See this answer to a related question for more details.

  • So, aren't there 2 necessary conditions here ? 1. You are able to predict the next IV ( quite possible reading the BEAST attack with SSL) and 2. You guess the ciphertext block of a previously received message. Is the latter always possible ? – asudhak Sep 27 '12 at 13:34
  • Not always, but more often than you'd think. See my edit above for a practical example. – Ilmari Karonen Sep 27 '12 at 13:57
  • 4
    @asudhak: we typically assume that the attacker can see ciphertext. If he can't, then why are we encrypting at all? – poncho Sep 27 '12 at 14:05
  • oh no, I meant knowing that a specific block of plain text corresponds to a cipher text. That was clarified by the last edit. – asudhak Sep 27 '12 at 18:20

If your IV is predictable this is as (in)secure as assuming that you have a zero vector IV.

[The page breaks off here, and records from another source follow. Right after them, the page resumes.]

File: flow/design.v
`timescale 1ns / 1ps
module music(
    input	clk,
	 input	onoff,
	 input [6:0] note,
	 output o
	 );
	parameter doo = (25000000/262/2);
	parameter re = (25000000/294/2);
	parameter mi = (25000000/330/2);
	parameter fa = (25000000/349/2);
	parameter sol = (25000000/392/2);
	parameter la = (25000000/440/2);
	parameter si = (25000000/494/2);
	reg s_do,s_re,s_mi,s_fa,s_sol,s_la,s_si;
	reg [31:0] cnt1,cnt2,cnt3,cnt4,cnt5,cnt6,cnt7;
	reg sp;
	assign	o = sp;
	always@(note)
	begin
		if(onoff == 0)	sp <= 0;
		else
		case(note)
			7'b0000001:	sp <= s_do;
			7'b0000010:	sp <= s_re;
			7'b0000100:	sp <= s_mi;
			7'b0001000:	sp <= s_fa;
			7'b0010000:	sp <= s_sol;
			7'b0100000:	sp <= s_la;
			7'b1000000:	sp <= s_si;
		endcase
	end
	always@(posedge clk)
	begin
	if(cnt1 == 0) cnt1 <= doo-1; else cnt1 <= cnt1-1;
	end
	always@(posedge clk) if(cnt1 == 0) s_do <= ~s_do;
	always@(posedge clk)
	begin
	if(cnt2 == 0) cnt2 <= re-1; else cnt2 <= cnt2-1;
	end
	always@(posedge clk) if(cnt2 == 0) s_re <= ~s_re;
	always@(posedge clk)
	begin
	if(cnt3 == 0) cnt3 <= mi-1; else cnt3 <= cnt3-1;
	end
	always@(posedge clk) if(cnt3 == 0) s_mi <= ~s_mi;
	always@(posedge clk)
	begin
	if(cnt4 == 0) cnt4 <= fa-1; else cnt4 <= cnt4-1;
	end
	always@(posedge clk) if(cnt4 == 0) s_fa <= ~s_fa;
	always@(posedge clk)
	begin
	if(cnt5 == 0) cnt5 <= sol-1; else cnt5 <= cnt5-1;
	end
	always@(posedge clk) if(cnt5 == 0) s_sol <= ~s_sol;
	always@(posedge clk)
	begin
	if(cnt6 == 0) cnt6 <= la-1; else cnt6 <= cnt6-1;
	end
	always@(posedge clk) if(cnt6 == 0) s_la <= ~s_la;
	always@(posedge clk)
	begin
	if(cnt7 == 0) cnt7 <= si-1; else cnt7 <= cnt7-1;
	end
	always@(posedge clk) if(cnt7 == 0) s_si <= ~s_si;
endmodule
File: flow/run.sh
#!/bin/bash
# OpenROAD 26Q1-2900-gdf79404cd8, Yosys 0.63+post, stock flow scripts
make -C /OpenROAD-flow-scripts/flow DESIGN_CONFIG=/design/flow/config.mk WORK_HOME=/design/flow/orfs finish
File: flow/config.mk
export PLATFORM = sky130hd
export DESIGN_NAME = music
export DESIGN_NICKNAME = music
export VERILOG_FILES = /design/flow/design.v
export SDC_FILE = /design/flow/constraint.sdc
export NUM_CORES = 4
export LEC_CHECK = 1
export CORE_UTILIZATION = 50
File: flow/constraint.sdc
current_design music

set clk_period 10.4
set clk_io_pct 0.2

create_clock -name clk0 -period $clk_period [get_ports {clk}]

set non_clock_inputs [all_inputs -no_clocks]
set_input_delay [expr $clk_period * $clk_io_pct] -clock clk0 $non_clock_inputs
set_output_delay [expr $clk_period * $clk_io_pct] -clock clk0 [all_outputs]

And a zero vector IV allows you to perform a so-called Adaptive Chosen Plaintext Attack (ACPA).

Why?

Assume that you have a encryption mechanism that works in CBC mode. This means, that on the first iteration the $IV$ is XORed with your input message (which is only the size of one block) and then encrypted. On the following iterations the output of the previously encrypted block is used instead of the $IV$.

If we can predict the $IV$ that is going to be used, then we can XOR our message $x$ with that $IV$ before putting it in the CBC-thing. The CBC-thing is then going to XOR our message with the same (guessed) $IV$ again.

$(x \oplus IV) \oplus IV = x$

With this knowledge we can deduce the behaviour of our CBC-mode encryption as if the IV was non-existant or a zero vector.

This is especially important or meaningful in a scenario where you only consider the final output of the CBC-mechanism to be important, which is the case of a CBC-MAC (a MAC constructed with a block cipher used in CBC mode).

If you are able to send a few test blocks to some MAC-function with predictable $IV$ and receive the response, you may be able to produce valid MACs for a specific message without knowing the key and without submitting this very message for authentication.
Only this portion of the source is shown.